*** Input material

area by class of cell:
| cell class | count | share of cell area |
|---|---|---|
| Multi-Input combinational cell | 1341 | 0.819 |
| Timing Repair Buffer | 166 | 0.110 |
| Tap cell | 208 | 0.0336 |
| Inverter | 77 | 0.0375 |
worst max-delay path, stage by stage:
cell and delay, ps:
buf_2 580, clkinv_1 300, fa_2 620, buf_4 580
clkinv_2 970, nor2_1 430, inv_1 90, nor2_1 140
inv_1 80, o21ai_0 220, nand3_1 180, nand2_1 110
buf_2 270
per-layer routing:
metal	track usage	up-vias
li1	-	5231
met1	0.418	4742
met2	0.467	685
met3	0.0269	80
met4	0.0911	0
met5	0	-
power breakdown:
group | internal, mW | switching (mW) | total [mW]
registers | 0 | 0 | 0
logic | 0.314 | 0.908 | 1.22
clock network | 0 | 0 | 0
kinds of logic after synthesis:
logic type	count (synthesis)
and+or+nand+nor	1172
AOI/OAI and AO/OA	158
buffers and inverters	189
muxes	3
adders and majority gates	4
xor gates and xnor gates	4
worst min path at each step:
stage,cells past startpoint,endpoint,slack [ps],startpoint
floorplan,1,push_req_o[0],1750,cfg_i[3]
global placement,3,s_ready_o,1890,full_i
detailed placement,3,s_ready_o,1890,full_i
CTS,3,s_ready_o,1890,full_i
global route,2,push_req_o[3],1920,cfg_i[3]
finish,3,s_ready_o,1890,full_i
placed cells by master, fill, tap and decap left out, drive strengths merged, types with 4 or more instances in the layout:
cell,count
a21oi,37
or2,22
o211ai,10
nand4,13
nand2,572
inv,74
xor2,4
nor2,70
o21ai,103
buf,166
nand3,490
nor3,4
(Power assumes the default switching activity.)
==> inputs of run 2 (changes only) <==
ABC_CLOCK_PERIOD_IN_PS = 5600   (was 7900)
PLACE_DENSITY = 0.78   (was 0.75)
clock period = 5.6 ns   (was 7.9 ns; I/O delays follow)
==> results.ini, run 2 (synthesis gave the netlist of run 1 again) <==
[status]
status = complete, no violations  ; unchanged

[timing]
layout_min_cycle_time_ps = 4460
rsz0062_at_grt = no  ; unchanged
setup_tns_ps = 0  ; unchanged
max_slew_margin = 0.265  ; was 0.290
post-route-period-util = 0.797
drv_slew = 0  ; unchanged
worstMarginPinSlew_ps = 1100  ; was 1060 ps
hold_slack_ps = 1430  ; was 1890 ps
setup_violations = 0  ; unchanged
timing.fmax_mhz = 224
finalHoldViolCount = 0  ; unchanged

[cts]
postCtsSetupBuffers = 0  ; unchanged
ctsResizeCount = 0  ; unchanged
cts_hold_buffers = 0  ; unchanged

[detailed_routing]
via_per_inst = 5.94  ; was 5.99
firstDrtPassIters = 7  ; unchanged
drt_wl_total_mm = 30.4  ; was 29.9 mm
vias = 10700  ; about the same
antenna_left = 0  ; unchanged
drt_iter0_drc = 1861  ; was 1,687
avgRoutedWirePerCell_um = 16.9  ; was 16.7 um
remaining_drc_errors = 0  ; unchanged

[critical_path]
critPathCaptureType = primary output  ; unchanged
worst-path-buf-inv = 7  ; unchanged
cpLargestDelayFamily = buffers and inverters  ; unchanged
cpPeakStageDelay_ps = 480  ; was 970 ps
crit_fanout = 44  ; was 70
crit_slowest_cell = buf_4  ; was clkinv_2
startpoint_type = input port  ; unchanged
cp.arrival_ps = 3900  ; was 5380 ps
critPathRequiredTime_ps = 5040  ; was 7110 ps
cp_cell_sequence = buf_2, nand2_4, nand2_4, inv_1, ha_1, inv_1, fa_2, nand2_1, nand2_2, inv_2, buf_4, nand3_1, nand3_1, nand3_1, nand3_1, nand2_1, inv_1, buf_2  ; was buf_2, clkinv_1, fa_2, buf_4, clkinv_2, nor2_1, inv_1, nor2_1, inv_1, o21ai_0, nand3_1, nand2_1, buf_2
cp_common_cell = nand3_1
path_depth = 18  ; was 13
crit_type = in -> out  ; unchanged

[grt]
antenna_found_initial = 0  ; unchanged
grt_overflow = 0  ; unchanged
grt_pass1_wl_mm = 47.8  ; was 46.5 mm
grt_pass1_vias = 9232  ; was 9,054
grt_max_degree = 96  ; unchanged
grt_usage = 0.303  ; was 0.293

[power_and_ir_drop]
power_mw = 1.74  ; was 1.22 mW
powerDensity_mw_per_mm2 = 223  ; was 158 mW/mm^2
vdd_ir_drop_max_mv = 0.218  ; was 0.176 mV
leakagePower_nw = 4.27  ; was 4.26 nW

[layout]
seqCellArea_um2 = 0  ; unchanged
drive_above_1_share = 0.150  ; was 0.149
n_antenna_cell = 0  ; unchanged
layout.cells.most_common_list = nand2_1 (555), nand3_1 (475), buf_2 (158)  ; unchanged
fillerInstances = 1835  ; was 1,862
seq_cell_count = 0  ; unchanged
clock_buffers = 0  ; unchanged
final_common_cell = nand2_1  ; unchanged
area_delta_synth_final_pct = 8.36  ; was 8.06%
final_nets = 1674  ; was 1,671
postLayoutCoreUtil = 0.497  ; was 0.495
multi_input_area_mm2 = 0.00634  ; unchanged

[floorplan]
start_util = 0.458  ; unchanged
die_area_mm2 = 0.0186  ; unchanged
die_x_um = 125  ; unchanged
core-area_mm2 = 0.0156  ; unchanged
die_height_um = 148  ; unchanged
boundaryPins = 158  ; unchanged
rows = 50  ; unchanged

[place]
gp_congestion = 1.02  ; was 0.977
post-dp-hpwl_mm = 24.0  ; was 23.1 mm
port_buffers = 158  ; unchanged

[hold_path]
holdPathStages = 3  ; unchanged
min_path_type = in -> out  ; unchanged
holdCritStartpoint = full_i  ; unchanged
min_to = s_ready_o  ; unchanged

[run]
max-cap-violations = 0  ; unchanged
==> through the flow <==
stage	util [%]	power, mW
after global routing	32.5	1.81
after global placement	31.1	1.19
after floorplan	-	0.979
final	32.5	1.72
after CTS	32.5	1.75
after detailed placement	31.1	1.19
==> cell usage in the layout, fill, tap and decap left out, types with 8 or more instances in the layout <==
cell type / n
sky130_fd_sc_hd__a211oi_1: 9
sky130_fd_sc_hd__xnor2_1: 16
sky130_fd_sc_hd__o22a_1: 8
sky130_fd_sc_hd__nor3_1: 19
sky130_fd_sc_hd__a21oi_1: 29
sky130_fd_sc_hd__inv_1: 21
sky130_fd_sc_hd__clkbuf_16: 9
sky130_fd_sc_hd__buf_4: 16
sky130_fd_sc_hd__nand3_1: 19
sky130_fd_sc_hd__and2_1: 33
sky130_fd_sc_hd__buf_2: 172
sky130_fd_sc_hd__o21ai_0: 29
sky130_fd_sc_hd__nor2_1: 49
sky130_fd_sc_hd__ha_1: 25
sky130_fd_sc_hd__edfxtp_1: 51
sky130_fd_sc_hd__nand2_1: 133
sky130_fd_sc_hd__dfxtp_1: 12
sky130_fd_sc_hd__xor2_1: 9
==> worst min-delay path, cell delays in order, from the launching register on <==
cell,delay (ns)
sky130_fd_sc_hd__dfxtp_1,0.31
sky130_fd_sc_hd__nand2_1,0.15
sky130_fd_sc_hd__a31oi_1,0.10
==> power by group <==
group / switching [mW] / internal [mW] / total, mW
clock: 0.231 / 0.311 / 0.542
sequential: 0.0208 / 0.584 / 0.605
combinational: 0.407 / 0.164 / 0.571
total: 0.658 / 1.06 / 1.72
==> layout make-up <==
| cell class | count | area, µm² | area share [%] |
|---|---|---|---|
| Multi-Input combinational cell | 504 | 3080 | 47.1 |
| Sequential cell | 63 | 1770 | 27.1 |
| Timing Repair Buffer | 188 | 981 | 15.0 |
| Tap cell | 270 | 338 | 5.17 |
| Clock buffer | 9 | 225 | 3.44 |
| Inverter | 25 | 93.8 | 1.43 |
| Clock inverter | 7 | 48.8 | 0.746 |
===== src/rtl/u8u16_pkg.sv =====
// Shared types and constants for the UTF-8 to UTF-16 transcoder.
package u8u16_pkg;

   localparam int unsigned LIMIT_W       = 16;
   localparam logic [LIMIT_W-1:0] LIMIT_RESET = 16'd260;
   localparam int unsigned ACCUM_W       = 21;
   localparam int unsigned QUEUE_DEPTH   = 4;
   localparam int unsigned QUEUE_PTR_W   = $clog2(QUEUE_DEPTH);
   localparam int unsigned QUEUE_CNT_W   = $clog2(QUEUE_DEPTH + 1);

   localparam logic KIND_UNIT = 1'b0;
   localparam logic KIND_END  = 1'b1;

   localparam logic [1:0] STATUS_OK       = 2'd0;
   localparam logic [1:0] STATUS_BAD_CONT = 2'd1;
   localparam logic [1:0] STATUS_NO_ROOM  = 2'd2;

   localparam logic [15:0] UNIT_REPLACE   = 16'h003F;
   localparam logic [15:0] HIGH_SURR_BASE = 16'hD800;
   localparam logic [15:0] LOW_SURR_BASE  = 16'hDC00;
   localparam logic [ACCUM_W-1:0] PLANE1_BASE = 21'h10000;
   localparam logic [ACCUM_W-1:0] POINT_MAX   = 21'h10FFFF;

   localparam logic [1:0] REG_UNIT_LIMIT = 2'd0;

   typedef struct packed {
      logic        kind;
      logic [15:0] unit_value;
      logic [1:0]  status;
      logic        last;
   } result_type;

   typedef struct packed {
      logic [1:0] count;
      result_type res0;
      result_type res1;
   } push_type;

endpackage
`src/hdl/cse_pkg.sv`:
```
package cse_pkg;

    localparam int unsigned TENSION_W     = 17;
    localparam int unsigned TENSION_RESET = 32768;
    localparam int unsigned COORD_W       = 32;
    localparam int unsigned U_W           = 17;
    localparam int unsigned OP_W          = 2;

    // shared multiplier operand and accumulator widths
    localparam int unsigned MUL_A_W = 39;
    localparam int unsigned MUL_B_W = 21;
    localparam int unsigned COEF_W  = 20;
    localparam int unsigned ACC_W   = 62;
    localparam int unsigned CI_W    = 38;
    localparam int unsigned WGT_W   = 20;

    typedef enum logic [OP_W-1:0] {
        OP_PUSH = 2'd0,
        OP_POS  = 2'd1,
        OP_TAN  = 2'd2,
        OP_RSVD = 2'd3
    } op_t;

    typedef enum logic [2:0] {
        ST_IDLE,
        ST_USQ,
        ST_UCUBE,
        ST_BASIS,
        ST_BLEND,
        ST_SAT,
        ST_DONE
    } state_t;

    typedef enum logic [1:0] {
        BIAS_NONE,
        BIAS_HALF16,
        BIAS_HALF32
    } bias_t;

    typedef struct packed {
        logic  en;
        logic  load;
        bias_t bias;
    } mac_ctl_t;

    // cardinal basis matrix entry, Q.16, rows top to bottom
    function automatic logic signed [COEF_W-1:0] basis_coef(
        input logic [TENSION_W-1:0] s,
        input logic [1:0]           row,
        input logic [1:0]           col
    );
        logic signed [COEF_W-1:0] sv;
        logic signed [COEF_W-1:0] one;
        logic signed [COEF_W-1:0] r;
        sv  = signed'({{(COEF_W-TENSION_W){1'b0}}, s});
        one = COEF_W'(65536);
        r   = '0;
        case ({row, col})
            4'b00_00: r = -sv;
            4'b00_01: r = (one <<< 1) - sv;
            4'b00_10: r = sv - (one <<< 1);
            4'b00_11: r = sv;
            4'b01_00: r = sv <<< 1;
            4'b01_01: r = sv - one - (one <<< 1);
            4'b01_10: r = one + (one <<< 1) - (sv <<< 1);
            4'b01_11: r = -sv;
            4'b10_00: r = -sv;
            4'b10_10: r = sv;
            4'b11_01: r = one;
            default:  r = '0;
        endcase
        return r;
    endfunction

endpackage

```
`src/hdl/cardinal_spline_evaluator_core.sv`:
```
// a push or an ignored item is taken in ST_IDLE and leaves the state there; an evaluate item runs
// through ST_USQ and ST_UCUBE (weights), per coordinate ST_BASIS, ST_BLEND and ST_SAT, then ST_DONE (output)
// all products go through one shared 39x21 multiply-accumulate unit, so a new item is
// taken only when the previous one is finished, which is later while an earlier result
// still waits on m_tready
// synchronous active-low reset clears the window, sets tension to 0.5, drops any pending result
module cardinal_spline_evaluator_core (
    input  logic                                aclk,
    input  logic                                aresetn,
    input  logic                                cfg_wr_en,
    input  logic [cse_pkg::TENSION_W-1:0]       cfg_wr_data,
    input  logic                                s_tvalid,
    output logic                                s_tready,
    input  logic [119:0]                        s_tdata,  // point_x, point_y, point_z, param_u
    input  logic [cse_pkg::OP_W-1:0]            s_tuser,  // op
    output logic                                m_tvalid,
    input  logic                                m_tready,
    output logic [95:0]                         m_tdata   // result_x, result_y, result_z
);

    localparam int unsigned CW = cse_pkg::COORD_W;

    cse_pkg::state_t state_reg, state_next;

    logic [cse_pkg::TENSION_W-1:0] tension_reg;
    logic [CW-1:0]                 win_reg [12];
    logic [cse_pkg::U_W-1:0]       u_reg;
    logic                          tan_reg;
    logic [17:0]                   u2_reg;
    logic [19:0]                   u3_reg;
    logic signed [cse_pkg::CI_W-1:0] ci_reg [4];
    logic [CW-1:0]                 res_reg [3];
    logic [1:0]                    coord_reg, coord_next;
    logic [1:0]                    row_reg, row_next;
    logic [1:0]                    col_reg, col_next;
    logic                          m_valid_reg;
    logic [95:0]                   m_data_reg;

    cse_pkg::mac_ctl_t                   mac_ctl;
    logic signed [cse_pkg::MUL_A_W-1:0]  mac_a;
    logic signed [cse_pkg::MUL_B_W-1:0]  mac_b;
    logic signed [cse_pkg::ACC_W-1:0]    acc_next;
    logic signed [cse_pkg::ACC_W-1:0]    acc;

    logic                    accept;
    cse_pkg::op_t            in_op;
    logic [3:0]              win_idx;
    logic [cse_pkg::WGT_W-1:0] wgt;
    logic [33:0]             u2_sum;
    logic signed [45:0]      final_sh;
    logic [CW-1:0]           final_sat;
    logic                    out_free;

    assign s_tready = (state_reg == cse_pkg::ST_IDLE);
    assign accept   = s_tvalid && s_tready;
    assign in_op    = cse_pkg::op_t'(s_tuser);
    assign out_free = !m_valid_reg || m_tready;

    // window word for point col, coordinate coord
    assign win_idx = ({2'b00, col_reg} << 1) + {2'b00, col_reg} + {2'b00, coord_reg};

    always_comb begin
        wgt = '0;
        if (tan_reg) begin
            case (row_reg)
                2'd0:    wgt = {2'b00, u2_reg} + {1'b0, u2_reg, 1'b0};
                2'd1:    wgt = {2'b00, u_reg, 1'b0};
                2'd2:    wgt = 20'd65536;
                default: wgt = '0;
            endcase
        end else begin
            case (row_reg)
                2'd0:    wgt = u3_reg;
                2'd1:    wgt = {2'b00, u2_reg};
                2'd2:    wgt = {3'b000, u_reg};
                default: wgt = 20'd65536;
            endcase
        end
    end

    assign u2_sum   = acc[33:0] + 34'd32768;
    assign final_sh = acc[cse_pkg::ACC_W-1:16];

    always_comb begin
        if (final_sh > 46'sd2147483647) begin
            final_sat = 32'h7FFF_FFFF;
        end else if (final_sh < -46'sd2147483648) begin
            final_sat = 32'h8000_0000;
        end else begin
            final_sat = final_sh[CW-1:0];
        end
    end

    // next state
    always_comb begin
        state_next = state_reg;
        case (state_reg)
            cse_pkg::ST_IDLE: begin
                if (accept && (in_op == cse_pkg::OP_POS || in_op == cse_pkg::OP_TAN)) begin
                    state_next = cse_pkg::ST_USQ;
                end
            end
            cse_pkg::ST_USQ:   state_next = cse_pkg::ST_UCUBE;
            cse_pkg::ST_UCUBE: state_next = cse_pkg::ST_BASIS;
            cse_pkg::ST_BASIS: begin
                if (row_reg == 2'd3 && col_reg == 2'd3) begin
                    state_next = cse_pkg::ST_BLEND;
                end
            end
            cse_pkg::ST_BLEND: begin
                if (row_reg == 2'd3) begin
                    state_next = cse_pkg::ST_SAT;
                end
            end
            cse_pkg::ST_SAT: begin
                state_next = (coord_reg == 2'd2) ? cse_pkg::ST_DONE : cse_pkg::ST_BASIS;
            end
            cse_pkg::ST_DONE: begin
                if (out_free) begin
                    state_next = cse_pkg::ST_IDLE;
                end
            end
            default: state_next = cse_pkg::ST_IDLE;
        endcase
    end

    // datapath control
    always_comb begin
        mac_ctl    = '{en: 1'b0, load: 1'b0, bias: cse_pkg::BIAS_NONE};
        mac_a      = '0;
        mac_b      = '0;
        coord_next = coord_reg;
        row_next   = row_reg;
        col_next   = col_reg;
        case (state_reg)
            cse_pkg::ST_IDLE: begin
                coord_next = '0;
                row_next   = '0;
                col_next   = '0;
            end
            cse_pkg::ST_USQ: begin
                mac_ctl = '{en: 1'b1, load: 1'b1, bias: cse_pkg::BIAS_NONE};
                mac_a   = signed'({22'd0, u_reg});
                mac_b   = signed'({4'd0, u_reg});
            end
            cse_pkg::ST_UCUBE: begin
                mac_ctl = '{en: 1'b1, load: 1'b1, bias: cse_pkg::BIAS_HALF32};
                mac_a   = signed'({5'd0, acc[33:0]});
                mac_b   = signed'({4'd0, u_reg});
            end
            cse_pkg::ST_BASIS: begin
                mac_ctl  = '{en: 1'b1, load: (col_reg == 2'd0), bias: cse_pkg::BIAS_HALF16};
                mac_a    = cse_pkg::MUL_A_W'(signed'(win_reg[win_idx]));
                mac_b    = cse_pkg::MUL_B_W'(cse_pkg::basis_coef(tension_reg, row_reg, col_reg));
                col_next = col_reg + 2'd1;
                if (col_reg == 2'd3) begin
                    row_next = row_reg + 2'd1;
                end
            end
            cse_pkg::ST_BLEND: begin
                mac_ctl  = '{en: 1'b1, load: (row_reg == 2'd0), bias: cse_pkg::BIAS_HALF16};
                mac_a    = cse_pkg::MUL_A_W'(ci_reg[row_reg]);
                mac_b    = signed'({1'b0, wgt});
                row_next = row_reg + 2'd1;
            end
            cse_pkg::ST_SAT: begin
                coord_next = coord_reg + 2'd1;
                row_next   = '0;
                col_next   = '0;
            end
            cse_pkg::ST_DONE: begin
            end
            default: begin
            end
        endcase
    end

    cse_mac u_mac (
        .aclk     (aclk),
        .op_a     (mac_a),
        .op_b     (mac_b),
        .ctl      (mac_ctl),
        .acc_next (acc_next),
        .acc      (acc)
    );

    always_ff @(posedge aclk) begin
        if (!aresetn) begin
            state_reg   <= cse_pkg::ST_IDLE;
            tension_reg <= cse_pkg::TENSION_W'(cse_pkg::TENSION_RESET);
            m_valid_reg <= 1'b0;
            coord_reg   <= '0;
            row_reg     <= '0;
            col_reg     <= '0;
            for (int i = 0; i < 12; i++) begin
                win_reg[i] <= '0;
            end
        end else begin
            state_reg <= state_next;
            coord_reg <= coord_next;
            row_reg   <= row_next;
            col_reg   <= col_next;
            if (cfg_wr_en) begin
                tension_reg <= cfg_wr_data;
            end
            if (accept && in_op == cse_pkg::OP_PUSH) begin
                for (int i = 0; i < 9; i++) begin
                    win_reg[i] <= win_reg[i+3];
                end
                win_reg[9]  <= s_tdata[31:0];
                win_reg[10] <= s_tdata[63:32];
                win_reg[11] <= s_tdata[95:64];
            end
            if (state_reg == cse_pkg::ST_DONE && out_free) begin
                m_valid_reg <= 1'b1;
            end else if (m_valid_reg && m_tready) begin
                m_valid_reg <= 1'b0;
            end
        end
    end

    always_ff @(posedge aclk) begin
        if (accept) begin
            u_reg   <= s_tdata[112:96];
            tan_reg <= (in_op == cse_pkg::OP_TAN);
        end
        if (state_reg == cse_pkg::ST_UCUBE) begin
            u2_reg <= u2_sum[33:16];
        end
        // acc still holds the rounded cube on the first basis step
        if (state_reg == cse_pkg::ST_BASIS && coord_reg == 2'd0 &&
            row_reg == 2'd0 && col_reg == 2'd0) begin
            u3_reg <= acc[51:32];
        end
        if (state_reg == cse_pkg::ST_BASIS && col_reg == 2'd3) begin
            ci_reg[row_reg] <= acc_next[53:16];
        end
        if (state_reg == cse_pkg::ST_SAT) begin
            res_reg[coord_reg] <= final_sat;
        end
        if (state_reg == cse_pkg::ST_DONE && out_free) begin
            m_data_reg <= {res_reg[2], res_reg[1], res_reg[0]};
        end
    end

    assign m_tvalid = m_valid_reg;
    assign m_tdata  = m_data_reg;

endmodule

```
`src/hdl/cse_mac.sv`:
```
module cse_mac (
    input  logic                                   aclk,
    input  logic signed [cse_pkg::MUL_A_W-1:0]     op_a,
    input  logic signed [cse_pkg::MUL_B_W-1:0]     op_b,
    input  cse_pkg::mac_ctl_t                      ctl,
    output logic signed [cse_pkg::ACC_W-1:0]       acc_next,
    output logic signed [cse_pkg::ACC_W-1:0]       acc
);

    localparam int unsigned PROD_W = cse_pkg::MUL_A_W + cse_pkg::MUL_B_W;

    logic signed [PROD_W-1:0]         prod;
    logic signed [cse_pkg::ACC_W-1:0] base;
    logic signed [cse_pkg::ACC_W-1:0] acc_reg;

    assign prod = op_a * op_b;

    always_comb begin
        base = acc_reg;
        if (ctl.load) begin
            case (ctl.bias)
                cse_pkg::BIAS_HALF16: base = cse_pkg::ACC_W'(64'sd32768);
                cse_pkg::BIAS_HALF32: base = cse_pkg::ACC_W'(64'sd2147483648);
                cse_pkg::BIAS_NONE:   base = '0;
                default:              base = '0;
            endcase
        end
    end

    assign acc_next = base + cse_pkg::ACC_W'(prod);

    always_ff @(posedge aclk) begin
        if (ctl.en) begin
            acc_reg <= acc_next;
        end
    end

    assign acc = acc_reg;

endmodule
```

******

Locate the word "after" in the entries, and copy every line where it is found.

▶ Response to the task
kinds of logic after synthesis:
after global routing	32.5	1.81
after global placement	31.1	1.19
after floorplan	-	0.979
after CTS	32.5	1.75
after detailed placement	31.1	1.19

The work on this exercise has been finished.